### The task
The lines to extract run from the first line of the entries through the line that contains "cell and delay"; reproduce exactly those lines and no others.

(Input begins)

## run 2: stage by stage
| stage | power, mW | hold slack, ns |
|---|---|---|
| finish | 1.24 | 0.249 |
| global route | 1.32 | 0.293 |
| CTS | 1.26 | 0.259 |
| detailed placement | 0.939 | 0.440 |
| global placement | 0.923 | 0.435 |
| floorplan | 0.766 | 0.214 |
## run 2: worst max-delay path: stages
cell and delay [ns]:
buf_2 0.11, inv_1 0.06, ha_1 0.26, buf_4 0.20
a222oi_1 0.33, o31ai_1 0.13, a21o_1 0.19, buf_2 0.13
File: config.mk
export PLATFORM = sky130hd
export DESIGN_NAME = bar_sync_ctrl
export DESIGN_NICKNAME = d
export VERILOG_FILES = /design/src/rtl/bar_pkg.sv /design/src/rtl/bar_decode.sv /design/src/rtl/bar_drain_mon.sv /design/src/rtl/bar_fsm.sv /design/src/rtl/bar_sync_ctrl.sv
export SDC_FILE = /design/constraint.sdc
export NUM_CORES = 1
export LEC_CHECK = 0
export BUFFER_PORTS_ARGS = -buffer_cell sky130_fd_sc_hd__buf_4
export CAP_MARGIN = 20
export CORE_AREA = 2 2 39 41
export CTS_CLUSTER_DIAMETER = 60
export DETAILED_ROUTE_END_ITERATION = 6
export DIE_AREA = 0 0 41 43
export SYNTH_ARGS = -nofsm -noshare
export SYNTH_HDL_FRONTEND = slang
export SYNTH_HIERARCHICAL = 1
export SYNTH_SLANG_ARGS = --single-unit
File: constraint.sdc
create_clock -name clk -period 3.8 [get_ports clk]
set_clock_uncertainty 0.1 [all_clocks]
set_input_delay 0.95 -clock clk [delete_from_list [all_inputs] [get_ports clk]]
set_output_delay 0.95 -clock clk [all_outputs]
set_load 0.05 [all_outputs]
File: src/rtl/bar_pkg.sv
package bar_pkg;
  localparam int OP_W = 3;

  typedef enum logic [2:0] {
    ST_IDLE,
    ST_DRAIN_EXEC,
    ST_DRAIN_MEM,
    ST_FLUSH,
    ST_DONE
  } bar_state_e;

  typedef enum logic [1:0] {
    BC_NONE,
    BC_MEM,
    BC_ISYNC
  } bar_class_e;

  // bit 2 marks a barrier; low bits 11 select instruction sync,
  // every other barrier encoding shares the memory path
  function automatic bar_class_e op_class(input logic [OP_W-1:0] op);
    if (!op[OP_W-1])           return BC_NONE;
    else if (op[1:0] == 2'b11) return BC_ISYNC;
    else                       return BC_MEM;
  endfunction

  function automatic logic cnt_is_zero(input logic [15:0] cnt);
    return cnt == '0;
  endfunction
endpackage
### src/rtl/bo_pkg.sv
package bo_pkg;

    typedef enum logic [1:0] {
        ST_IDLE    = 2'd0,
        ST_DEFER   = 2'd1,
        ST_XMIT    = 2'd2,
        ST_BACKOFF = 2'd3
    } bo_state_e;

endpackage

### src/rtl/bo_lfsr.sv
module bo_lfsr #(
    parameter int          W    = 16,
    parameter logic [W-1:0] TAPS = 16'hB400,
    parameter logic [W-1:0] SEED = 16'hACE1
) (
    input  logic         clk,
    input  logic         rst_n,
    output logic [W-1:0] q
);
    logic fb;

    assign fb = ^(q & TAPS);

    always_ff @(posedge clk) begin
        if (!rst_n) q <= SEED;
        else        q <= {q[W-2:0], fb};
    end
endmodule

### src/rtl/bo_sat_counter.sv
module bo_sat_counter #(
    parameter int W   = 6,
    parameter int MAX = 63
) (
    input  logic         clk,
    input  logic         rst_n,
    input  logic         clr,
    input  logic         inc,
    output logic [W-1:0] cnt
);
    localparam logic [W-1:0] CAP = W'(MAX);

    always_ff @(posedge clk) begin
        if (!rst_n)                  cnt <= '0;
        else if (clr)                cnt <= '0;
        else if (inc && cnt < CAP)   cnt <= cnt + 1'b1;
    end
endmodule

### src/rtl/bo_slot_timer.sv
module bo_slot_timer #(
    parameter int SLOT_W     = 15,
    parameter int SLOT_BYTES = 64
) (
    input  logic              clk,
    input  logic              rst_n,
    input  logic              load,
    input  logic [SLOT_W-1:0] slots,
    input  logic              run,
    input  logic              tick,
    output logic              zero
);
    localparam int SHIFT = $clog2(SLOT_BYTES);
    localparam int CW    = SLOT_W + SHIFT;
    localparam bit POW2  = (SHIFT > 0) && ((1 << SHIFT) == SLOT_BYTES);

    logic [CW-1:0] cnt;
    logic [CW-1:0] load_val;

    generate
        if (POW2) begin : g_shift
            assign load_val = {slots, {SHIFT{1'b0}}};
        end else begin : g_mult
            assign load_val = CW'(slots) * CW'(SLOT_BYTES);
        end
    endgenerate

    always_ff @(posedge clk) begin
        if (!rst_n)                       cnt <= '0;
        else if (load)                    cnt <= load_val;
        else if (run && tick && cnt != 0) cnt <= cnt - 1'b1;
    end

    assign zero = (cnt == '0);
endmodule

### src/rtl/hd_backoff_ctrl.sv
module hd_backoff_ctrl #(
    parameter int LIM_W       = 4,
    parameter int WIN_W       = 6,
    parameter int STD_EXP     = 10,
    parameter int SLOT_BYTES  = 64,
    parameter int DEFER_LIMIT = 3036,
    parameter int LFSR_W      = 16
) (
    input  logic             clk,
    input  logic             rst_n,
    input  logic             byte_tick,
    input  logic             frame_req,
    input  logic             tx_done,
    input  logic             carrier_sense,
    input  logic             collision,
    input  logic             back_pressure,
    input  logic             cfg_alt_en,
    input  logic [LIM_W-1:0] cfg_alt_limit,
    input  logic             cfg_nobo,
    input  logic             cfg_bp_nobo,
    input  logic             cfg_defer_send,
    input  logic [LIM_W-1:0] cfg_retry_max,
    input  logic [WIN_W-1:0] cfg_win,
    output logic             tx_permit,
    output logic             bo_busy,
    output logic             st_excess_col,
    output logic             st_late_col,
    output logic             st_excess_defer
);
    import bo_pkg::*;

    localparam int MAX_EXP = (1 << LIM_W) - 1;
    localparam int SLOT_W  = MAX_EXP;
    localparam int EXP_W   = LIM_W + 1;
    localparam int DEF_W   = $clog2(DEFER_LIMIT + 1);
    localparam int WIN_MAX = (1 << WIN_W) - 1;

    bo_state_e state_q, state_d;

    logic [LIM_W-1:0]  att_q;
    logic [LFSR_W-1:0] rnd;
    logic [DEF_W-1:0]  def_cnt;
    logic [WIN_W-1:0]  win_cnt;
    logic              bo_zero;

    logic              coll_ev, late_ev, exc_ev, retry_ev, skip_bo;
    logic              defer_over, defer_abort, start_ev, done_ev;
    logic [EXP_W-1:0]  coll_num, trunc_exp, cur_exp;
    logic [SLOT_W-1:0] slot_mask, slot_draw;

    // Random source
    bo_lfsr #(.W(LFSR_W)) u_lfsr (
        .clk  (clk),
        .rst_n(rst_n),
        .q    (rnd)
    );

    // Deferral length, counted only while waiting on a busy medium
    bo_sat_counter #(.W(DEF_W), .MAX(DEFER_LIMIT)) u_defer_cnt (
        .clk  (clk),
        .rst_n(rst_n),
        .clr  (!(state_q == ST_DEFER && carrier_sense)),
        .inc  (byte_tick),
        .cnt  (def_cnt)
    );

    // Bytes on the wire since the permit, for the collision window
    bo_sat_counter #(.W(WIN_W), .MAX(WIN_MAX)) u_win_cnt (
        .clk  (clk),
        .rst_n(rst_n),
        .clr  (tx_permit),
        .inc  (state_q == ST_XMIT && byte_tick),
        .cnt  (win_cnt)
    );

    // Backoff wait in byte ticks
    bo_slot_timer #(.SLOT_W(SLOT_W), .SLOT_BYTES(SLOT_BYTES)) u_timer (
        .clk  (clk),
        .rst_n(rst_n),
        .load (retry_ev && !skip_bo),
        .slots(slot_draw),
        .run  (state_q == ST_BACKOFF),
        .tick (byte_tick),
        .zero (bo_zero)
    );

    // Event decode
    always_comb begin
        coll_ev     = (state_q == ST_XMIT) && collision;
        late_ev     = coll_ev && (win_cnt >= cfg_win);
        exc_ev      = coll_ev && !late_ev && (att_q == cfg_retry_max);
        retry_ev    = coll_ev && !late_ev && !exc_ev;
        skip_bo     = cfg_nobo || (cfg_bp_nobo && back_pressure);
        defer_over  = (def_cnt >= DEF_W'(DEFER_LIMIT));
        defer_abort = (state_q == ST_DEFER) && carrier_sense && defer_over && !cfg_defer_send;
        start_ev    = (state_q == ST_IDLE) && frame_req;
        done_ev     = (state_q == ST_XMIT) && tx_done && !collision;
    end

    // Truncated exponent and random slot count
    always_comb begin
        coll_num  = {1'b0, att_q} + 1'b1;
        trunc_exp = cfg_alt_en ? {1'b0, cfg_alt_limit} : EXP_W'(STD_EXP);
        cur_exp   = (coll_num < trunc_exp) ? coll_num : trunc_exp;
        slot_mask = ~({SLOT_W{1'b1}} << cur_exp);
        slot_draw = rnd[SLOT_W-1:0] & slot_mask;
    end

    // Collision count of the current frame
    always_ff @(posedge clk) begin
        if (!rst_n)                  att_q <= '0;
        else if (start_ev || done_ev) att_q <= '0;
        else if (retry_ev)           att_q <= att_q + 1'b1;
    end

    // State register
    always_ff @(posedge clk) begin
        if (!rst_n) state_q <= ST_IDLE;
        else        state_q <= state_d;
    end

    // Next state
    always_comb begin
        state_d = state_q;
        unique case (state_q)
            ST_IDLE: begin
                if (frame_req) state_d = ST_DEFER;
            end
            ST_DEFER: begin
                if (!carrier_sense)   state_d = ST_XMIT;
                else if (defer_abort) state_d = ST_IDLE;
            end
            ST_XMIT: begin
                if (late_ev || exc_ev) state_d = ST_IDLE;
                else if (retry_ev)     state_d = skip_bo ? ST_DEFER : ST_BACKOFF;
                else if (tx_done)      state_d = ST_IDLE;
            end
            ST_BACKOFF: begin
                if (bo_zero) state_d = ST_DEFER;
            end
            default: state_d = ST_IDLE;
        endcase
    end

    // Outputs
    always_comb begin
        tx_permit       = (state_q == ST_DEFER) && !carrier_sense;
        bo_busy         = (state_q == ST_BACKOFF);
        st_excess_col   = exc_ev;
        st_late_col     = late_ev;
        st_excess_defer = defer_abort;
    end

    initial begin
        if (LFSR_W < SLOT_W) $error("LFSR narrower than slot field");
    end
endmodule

(Input ends)

### Result for this exercise
## run 2: stage by stage
| stage | power, mW | hold slack, ns |
|---|---|---|
| finish | 1.24 | 0.249 |
| global route | 1.32 | 0.293 |
| CTS | 1.26 | 0.259 |
| detailed placement | 0.939 | 0.440 |
| global placement | 0.923 | 0.435 |
| floorplan | 0.766 | 0.214 |
## run 2: worst max-delay path: stages
cell and delay [ns]:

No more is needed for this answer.